- _ABOUT THIS TASK_
Your output should be the lines of the entries below, exactly, from the first one through the line that holds "[synthesized netlist by".

Stored data
=-=-=

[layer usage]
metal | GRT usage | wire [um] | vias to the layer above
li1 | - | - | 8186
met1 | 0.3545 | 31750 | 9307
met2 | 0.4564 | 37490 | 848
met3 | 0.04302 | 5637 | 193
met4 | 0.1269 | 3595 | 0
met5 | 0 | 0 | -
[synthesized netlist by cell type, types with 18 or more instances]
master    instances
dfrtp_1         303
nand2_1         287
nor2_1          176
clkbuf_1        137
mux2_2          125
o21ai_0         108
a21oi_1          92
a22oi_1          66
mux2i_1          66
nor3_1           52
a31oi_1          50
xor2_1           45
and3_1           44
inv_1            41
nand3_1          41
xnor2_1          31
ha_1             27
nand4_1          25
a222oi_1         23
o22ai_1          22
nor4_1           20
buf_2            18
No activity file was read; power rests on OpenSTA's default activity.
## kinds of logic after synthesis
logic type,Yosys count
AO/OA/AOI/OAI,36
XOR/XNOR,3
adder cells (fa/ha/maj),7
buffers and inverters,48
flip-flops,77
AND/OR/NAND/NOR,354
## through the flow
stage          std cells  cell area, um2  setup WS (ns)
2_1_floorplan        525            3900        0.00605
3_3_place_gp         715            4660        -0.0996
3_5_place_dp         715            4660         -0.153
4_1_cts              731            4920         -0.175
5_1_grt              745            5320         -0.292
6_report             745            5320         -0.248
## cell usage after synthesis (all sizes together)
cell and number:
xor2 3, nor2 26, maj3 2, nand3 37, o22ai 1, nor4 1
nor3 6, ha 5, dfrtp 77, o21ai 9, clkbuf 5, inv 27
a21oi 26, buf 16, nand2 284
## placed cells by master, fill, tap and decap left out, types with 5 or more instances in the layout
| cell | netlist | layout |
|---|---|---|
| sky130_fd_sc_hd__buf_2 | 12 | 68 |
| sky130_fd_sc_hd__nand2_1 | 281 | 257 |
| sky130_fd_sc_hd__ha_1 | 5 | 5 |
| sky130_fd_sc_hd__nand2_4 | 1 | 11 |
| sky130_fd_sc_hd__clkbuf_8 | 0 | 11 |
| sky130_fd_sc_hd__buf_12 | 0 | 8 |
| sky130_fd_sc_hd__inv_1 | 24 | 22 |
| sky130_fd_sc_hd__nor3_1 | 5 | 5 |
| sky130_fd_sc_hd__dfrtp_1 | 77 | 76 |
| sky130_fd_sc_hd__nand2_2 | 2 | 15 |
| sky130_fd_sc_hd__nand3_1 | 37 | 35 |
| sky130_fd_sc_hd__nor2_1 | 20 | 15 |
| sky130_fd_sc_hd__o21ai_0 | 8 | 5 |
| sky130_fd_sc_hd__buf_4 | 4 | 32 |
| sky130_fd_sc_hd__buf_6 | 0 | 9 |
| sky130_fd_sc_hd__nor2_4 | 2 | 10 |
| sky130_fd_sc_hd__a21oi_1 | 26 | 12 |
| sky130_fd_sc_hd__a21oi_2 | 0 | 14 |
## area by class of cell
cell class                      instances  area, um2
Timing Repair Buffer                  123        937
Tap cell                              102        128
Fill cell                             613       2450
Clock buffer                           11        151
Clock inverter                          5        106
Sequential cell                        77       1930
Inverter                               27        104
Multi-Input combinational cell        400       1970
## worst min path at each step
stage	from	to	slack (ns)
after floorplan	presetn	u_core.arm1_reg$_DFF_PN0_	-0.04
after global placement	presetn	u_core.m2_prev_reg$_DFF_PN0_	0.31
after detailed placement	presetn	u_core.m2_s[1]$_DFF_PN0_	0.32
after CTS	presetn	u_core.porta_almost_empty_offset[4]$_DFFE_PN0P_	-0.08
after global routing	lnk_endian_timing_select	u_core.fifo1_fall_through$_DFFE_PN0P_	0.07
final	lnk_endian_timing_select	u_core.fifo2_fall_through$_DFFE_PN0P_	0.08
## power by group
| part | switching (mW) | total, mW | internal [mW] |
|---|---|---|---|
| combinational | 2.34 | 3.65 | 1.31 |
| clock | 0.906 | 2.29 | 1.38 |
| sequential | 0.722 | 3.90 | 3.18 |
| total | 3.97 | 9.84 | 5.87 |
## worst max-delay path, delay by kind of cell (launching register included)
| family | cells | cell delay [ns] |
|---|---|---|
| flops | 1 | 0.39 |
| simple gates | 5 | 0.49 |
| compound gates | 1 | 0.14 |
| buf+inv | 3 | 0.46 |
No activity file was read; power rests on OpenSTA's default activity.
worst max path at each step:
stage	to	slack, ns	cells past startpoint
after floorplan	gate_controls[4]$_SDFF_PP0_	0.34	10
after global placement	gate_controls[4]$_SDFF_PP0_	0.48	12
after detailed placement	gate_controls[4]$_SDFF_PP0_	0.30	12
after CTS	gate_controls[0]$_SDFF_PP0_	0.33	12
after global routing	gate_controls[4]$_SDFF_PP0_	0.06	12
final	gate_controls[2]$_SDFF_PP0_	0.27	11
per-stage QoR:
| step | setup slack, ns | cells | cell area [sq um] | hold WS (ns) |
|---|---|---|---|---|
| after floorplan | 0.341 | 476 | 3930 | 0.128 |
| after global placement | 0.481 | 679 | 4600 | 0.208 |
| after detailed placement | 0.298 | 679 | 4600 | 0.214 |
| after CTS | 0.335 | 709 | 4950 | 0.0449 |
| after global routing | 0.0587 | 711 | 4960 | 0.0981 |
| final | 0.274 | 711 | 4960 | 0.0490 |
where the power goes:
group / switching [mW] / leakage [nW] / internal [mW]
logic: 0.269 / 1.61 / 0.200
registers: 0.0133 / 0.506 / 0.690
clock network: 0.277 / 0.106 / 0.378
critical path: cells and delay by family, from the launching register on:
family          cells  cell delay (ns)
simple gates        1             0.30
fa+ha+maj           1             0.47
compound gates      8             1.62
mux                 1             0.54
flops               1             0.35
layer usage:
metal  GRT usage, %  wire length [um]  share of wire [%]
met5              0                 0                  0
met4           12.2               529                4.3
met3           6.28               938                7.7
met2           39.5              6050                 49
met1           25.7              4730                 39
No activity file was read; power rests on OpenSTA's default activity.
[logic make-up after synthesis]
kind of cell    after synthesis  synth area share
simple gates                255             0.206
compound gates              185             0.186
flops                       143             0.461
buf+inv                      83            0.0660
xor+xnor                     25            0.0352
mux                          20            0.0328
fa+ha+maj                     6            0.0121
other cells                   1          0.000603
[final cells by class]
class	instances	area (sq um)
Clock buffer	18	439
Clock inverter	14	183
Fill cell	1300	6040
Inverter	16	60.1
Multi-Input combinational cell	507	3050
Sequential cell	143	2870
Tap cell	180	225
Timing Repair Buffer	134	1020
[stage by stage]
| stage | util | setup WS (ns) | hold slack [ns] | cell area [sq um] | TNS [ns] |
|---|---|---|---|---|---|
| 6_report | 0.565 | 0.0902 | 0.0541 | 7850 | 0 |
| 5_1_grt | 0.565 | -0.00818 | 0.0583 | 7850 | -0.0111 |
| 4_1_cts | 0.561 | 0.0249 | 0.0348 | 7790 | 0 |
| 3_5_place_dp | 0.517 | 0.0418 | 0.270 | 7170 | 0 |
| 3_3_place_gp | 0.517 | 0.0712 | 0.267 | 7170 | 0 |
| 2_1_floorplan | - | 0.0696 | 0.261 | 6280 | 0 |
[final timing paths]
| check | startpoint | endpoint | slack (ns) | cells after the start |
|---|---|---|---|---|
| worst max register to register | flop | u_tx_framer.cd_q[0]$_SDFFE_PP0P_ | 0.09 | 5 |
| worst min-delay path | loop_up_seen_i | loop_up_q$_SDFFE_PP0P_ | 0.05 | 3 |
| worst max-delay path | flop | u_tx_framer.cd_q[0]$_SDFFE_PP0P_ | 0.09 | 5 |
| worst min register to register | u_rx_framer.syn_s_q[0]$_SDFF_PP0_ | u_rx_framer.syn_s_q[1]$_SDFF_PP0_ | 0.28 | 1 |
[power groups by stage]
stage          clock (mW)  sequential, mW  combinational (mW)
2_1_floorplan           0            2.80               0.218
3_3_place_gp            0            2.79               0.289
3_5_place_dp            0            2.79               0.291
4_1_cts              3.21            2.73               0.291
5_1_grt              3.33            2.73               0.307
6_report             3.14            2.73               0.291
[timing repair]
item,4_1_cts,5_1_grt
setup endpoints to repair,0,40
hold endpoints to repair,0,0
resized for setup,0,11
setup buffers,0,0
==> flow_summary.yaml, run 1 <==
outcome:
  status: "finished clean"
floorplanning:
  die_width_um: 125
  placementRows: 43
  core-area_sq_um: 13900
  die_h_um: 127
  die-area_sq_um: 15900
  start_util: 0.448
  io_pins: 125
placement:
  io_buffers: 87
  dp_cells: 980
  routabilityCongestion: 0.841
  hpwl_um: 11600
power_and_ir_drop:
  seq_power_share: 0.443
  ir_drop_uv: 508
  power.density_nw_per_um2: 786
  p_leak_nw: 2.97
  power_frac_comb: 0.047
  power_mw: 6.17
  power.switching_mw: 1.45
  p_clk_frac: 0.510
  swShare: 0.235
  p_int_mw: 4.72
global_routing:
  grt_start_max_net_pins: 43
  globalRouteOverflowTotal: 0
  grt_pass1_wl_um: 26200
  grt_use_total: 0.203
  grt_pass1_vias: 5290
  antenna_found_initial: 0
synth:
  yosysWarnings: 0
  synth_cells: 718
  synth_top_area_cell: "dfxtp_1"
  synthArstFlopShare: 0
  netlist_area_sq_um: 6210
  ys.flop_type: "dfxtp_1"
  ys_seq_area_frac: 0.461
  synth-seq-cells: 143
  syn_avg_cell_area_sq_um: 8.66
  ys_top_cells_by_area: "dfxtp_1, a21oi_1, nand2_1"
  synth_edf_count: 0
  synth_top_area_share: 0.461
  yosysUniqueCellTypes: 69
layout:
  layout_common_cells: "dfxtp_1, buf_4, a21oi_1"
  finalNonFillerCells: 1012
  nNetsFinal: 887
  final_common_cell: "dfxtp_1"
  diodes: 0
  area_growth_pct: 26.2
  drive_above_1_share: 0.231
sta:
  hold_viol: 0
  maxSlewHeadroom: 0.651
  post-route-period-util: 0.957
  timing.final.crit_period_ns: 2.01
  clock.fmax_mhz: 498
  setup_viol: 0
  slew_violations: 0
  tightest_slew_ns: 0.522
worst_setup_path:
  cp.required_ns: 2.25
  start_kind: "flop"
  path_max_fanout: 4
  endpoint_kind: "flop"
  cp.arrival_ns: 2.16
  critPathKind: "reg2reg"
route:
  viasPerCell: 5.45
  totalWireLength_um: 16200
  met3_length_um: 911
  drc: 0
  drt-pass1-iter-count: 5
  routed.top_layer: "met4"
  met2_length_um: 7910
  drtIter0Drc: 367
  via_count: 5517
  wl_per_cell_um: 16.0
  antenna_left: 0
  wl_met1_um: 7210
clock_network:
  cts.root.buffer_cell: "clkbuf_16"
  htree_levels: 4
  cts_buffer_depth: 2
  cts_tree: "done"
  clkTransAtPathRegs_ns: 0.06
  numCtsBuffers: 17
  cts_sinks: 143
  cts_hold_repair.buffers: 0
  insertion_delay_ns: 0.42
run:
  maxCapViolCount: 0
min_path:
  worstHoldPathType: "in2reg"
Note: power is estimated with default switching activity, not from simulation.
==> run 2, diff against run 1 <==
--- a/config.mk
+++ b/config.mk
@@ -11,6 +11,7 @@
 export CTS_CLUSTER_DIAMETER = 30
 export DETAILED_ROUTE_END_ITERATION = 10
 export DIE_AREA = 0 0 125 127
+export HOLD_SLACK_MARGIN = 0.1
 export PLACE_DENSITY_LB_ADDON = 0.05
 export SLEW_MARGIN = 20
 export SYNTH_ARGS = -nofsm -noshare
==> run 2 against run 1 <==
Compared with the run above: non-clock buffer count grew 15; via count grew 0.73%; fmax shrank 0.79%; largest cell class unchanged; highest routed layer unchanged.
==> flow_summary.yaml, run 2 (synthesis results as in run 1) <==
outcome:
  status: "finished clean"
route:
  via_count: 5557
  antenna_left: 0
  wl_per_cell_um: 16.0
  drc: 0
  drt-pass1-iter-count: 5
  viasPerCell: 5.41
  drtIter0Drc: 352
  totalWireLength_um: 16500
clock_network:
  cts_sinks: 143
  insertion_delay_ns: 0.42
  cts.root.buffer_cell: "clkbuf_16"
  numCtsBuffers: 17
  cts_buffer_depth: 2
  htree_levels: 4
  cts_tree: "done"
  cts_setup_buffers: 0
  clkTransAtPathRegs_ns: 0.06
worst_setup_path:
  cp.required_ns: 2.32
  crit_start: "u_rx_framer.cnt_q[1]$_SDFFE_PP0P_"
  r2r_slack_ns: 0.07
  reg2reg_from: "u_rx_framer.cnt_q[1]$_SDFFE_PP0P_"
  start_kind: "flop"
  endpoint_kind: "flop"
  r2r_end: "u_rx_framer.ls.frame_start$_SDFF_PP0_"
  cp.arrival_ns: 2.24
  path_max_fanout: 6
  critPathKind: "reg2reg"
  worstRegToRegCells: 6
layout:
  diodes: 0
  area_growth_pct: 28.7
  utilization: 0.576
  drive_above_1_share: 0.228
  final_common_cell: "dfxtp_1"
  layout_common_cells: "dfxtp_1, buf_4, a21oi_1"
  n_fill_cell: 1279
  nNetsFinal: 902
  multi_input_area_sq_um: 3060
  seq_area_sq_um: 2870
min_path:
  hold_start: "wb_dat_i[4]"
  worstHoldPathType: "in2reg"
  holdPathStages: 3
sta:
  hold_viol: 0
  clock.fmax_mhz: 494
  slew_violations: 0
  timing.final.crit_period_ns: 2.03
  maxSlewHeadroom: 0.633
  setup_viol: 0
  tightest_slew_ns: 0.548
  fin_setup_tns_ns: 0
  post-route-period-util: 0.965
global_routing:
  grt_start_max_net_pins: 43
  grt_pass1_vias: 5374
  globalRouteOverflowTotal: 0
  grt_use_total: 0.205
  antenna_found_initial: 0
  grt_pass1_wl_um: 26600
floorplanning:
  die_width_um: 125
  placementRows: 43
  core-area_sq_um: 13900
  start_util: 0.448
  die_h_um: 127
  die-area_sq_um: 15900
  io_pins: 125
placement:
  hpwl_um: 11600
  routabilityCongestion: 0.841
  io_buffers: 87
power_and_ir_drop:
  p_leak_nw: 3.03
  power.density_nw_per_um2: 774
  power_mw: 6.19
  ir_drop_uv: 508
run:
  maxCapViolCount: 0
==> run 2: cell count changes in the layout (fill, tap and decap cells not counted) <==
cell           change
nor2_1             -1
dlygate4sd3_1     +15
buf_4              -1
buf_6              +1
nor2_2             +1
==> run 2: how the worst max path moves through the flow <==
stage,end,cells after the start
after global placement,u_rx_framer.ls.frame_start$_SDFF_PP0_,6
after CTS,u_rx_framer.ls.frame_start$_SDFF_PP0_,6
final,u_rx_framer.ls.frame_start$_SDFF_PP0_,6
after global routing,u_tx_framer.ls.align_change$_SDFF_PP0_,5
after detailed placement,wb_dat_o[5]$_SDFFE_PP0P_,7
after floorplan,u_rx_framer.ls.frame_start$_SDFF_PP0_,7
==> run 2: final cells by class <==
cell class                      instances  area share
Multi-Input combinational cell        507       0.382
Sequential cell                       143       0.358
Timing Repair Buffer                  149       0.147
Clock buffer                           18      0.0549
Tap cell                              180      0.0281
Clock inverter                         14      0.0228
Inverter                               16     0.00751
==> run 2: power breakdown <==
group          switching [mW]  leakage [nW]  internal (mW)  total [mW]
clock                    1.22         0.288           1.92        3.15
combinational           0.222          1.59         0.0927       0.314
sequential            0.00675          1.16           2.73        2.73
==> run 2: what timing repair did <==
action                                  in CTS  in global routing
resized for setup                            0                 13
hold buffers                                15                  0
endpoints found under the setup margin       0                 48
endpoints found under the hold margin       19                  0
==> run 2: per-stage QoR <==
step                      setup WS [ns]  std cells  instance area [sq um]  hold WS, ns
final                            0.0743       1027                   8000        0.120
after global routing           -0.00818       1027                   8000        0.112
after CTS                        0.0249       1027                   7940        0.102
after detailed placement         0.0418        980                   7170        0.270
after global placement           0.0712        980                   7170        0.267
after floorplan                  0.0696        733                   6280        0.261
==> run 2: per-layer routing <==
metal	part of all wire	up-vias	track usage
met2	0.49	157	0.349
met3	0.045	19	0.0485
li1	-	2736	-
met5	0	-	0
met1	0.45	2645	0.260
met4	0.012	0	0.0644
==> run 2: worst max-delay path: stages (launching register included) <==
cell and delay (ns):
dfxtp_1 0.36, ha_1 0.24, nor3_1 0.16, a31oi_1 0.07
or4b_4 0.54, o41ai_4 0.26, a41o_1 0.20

=-=-=

- _EXPECTED OUTPUT_
[layer usage]
metal | GRT usage | wire [um] | vias to the layer above
li1 | - | - | 8186
met1 | 0.3545 | 31750 | 9307
met2 | 0.4564 | 37490 | 848
met3 | 0.04302 | 5637 | 193
met4 | 0.1269 | 3595 | 0
met5 | 0 | 0 | -
[synthesized netlist by cell type, types with 18 or more instances]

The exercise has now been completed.